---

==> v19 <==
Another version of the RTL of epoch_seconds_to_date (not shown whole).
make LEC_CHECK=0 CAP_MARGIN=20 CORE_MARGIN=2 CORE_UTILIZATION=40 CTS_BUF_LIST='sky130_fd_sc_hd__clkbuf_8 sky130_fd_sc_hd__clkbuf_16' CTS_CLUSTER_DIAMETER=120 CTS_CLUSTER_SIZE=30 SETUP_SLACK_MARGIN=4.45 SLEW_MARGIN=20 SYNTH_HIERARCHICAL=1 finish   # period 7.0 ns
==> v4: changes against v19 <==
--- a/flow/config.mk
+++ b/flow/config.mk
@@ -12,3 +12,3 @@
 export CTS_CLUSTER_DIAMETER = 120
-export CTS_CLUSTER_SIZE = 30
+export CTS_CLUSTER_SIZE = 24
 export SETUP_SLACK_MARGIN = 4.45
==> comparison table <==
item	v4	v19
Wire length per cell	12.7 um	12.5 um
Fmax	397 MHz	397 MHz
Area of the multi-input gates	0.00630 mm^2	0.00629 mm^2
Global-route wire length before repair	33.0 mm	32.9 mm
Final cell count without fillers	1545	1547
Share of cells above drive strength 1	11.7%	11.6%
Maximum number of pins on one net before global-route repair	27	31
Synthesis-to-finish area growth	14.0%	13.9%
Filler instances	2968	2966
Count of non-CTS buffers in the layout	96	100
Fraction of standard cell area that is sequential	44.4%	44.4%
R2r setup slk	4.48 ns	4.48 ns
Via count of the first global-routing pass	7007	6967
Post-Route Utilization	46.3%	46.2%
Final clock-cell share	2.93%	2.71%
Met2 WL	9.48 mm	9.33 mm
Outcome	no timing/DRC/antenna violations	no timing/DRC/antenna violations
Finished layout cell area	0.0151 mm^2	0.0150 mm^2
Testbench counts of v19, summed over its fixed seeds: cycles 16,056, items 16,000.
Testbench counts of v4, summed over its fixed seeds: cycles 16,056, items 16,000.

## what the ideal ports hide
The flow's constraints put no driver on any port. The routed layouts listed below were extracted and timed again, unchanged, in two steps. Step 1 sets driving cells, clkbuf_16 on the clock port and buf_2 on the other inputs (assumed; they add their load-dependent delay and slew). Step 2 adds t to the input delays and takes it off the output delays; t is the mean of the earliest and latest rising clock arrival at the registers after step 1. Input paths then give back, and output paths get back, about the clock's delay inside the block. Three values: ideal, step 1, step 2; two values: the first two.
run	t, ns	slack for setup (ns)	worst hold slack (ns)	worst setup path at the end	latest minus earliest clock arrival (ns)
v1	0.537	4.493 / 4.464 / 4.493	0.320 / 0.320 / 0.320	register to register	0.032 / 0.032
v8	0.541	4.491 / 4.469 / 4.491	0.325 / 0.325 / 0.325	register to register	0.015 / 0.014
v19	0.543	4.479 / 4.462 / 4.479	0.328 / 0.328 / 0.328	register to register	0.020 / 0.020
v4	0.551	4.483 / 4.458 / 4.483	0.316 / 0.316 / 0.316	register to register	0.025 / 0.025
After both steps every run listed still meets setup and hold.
From an optimization exercise on the open Yosys and OpenROAD flow, aimed at small area, a short achievable clock period and few clock cycles per item; shortcuts taken in it are not production practice. Only the layout flow was run in this run; the RTL was not checked for function there. No activity file was given, so power comes from the tool's default toggle rates.

## design/flow/run.sh

```bash
#!/bin/bash
# synth_recipe.tcl (not shown) runs the flow's synth.tcl, then flattens the netlist and writes it again
# the make line also repeats each setting of config.mk as NAME=value (left out here)
make -C /OpenROAD-flow-scripts/flow DESIGN_CONFIG=/design/flow/config.mk WORK_HOME=/design/flow/orfs CLKGATE_MAP_FILE= SYNTH_SCRIPT=/design/flow/synth_recipe.tcl finish
```

## design/flow/config.mk

```make
export PLATFORM = sky130hd
export DESIGN_NAME = mul_div_unit
export DESIGN_NICKNAME = mul_div_unit
export VERILOG_FILES = /design/flow/design.v
export SDC_FILE = /design/flow/constraint.sdc
export NUM_CORES = 4
export LEC_CHECK = 0
export CAP_MARGIN = 20
export CORE_MARGIN = 2
export CORE_UTILIZATION = 40
export SLEW_MARGIN = 20
```

## design/flow/constraint.sdc

```tcl
create_clock -name core_clock -period 5.0 [get_ports {Clk}]
set_input_delay 1.0000 -clock core_clock [delete_from_list [all_inputs] [get_ports {Clk}]]
set_output_delay 1.0000 -clock core_clock [all_outputs]
set_load 0.01 [all_outputs]
```
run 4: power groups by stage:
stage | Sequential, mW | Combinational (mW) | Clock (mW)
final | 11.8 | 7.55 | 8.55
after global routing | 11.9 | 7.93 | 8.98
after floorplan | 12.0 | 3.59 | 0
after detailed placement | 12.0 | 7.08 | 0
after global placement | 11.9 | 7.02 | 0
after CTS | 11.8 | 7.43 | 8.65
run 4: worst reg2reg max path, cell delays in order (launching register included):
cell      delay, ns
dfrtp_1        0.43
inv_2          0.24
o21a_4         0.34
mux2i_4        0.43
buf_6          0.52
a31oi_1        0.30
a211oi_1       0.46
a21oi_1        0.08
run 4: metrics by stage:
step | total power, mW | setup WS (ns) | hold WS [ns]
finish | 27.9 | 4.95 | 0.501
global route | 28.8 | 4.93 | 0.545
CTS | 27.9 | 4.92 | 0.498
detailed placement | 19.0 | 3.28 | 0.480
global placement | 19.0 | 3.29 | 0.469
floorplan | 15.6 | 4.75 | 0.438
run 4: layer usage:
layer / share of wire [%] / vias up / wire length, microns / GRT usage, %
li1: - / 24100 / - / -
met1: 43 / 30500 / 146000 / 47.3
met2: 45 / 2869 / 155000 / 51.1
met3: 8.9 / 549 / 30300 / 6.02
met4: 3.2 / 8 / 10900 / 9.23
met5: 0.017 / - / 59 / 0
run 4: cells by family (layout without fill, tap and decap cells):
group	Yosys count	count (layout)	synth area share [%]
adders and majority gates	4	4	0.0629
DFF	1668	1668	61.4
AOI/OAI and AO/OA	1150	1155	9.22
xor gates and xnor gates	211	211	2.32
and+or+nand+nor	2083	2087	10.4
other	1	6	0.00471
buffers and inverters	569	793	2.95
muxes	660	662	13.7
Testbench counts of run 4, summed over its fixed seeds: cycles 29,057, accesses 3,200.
From an optimization exercise on the open Yosys and OpenROAD flow, aimed at small area; shortcuts taken in it are not production practice.
At most, simulation tests tie the RTL to the original design; equivalence was not proved.
For run 4, only the layout was checked, not whether the RTL still works.
No activity file was given, so power comes from the tool's default toggle rates.

$ cat flow/config.mk
export PLATFORM = sky130hd
export DESIGN_NAME = lockInTop
export DESIGN_NICKNAME = lockInTop
export VERILOG_FILES = /design/flow/design.v
export SDC_FILE = /design/flow/constraint.sdc
export NUM_CORES = 4
export LEC_CHECK = 0
export ABC_AREA = 1
export CAP_MARGIN = 0
export CORE_MARGIN = 2
export CORE_UTILIZATION = 55
export PLACE_DENSITY = 0.7
export SLEW_MARGIN = 0
$ cat flow/constraint.sdc
create_clock -name core_clock -period 10.0 [get_ports {clk}]
set_input_delay 2.0000 -clock core_clock [delete_from_list [all_inputs] [get_ports {clk}]]
set_output_delay 2.0000 -clock core_clock [all_outputs]
set_load 0.01 [all_outputs]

———

Retype every entry exactly as it stands.

---

==> v19 <==
Another version of the RTL of epoch_seconds_to_date (not shown whole).
make LEC_CHECK=0 CAP_MARGIN=20 CORE_MARGIN=2 CORE_UTILIZATION=40 CTS_BUF_LIST='sky130_fd_sc_hd__clkbuf_8 sky130_fd_sc_hd__clkbuf_16' CTS_CLUSTER_DIAMETER=120 CTS_CLUSTER_SIZE=30 SETUP_SLACK_MARGIN=4.45 SLEW_MARGIN=20 SYNTH_HIERARCHICAL=1 finish   # period 7.0 ns
==> v4: changes against v19 <==
--- a/flow/config.mk
+++ b/flow/config.mk
@@ -12,3 +12,3 @@
 export CTS_CLUSTER_DIAMETER = 120
-export CTS_CLUSTER_SIZE = 30
+export CTS_CLUSTER_SIZE = 24
 export SETUP_SLACK_MARGIN = 4.45
==> comparison table <==
item	v4	v19
Wire length per cell	12.7 um	12.5 um
Fmax	397 MHz	397 MHz
Area of the multi-input gates	0.00630 mm^2	0.00629 mm^2
Global-route wire length before repair	33.0 mm	32.9 mm
Final cell count without fillers	1545	1547
Share of cells above drive strength 1	11.7%	11.6%
Maximum number of pins on one net before global-route repair	27	31
Synthesis-to-finish area growth	14.0%	13.9%
Filler instances	2968	2966
Count of non-CTS buffers in the layout	96	100
Fraction of standard cell area that is sequential	44.4%	44.4%
R2r setup slk	4.48 ns	4.48 ns
Via count of the first global-routing pass	7007	6967
Post-Route Utilization	46.3%	46.2%
Final clock-cell share	2.93%	2.71%
Met2 WL	9.48 mm	9.33 mm
Outcome	no timing/DRC/antenna violations	no timing/DRC/antenna violations
Finished layout cell area	0.0151 mm^2	0.0150 mm^2
Testbench counts of v19, summed over its fixed seeds: cycles 16,056, items 16,000.
Testbench counts of v4, summed over its fixed seeds: cycles 16,056, items 16,000.

## what the ideal ports hide
The flow's constraints put no driver on any port. The routed layouts listed below were extracted and timed again, unchanged, in two steps. Step 1 sets driving cells, clkbuf_16 on the clock port and buf_2 on the other inputs (assumed; they add their load-dependent delay and slew). Step 2 adds t to the input delays and takes it off the output delays; t is the mean of the earliest and latest rising clock arrival at the registers after step 1. Input paths then give back, and output paths get back, about the clock's delay inside the block. Three values: ideal, step 1, step 2; two values: the first two.
run	t, ns	slack for setup (ns)	worst hold slack (ns)	worst setup path at the end	latest minus earliest clock arrival (ns)
v1	0.537	4.493 / 4.464 / 4.493	0.320 / 0.320 / 0.320	register to register	0.032 / 0.032
v8	0.541	4.491 / 4.469 / 4.491	0.325 / 0.325 / 0.325	register to register	0.015 / 0.014
v19	0.543	4.479 / 4.462 / 4.479	0.328 / 0.328 / 0.328	register to register	0.020 / 0.020
v4	0.551	4.483 / 4.458 / 4.483	0.316 / 0.316 / 0.316	register to register	0.025 / 0.025
After both steps every run listed still meets setup and hold.
From an optimization exercise on the open Yosys and OpenROAD flow, aimed at small area, a short achievable clock period and few clock cycles per item; shortcuts taken in it are not production practice. Only the layout flow was run in this run; the RTL was not checked for function there. No activity file was given, so power comes from the tool's default toggle rates.

## design/flow/run.sh

```bash
#!/bin/bash
# synth_recipe.tcl (not shown) runs the flow's synth.tcl, then flattens the netlist and writes it again
# the make line also repeats each setting of config.mk as NAME=value (left out here)
make -C /OpenROAD-flow-scripts/flow DESIGN_CONFIG=/design/flow/config.mk WORK_HOME=/design/flow/orfs CLKGATE_MAP_FILE= SYNTH_SCRIPT=/design/flow/synth_recipe.tcl finish
```

## design/flow/config.mk

```make
export PLATFORM = sky130hd
export DESIGN_NAME = mul_div_unit
export DESIGN_NICKNAME = mul_div_unit
export VERILOG_FILES = /design/flow/design.v
export SDC_FILE = /design/flow/constraint.sdc
export NUM_CORES = 4
export LEC_CHECK = 0
export CAP_MARGIN = 20
export CORE_MARGIN = 2
export CORE_UTILIZATION = 40
export SLEW_MARGIN = 20
```

## design/flow/constraint.sdc

```tcl
create_clock -name core_clock -period 5.0 [get_ports {Clk}]
set_input_delay 1.0000 -clock core_clock [delete_from_list [all_inputs] [get_ports {Clk}]]
set_output_delay 1.0000 -clock core_clock [all_outputs]
set_load 0.01 [all_outputs]
```
run 4: power groups by stage:
stage | Sequential, mW | Combinational (mW) | Clock (mW)
final | 11.8 | 7.55 | 8.55
after global routing | 11.9 | 7.93 | 8.98
after floorplan | 12.0 | 3.59 | 0
after detailed placement | 12.0 | 7.08 | 0
after global placement | 11.9 | 7.02 | 0
after CTS | 11.8 | 7.43 | 8.65
run 4: worst reg2reg max path, cell delays in order (launching register included):
cell      delay, ns
dfrtp_1        0.43
inv_2          0.24
o21a_4         0.34
mux2i_4        0.43
buf_6          0.52
a31oi_1        0.30
a211oi_1       0.46
a21oi_1        0.08
run 4: metrics by stage:
step | total power, mW | setup WS (ns) | hold WS [ns]
finish | 27.9 | 4.95 | 0.501
global route | 28.8 | 4.93 | 0.545
CTS | 27.9 | 4.92 | 0.498
detailed placement | 19.0 | 3.28 | 0.480
global placement | 19.0 | 3.29 | 0.469
floorplan | 15.6 | 4.75 | 0.438
run 4: layer usage:
layer / share of wire [%] / vias up / wire length, microns / GRT usage, %
li1: - / 24100 / - / -
met1: 43 / 30500 / 146000 / 47.3
met2: 45 / 2869 / 155000 / 51.1
met3: 8.9 / 549 / 30300 / 6.02
met4: 3.2 / 8 / 10900 / 9.23
met5: 0.017 / - / 59 / 0
run 4: cells by family (layout without fill, tap and decap cells):
group	Yosys count	count (layout)	synth area share [%]
adders and majority gates	4	4	0.0629
DFF	1668	1668	61.4
AOI/OAI and AO/OA	1150	1155	9.22
xor gates and xnor gates	211	211	2.32
and+or+nand+nor	2083	2087	10.4
other	1	6	0.00471
buffers and inverters	569	793	2.95
muxes	660	662	13.7
Testbench counts of run 4, summed over its fixed seeds: cycles 29,057, accesses 3,200.
From an optimization exercise on the open Yosys and OpenROAD flow, aimed at small area; shortcuts taken in it are not production practice.
At most, simulation tests tie the RTL to the original design; equivalence was not proved.
For run 4, only the layout was checked, not whether the RTL still works.
No activity file was given, so power comes from the tool's default toggle rates.

$ cat flow/config.mk
export PLATFORM = sky130hd
export DESIGN_NAME = lockInTop
export DESIGN_NICKNAME = lockInTop
export VERILOG_FILES = /design/flow/design.v
export SDC_FILE = /design/flow/constraint.sdc
export NUM_CORES = 4
export LEC_CHECK = 0
export ABC_AREA = 1
export CAP_MARGIN = 0
export CORE_MARGIN = 2
export CORE_UTILIZATION = 55
export PLACE_DENSITY = 0.7
export SLEW_MARGIN = 0
$ cat flow/constraint.sdc
create_clock -name core_clock -period 10.0 [get_ports {clk}]
set_input_delay 2.0000 -clock core_clock [delete_from_list [all_inputs] [get_ports {clk}]]
set_output_delay 2.0000 -clock core_clock [all_outputs]
set_load 0.01 [all_outputs]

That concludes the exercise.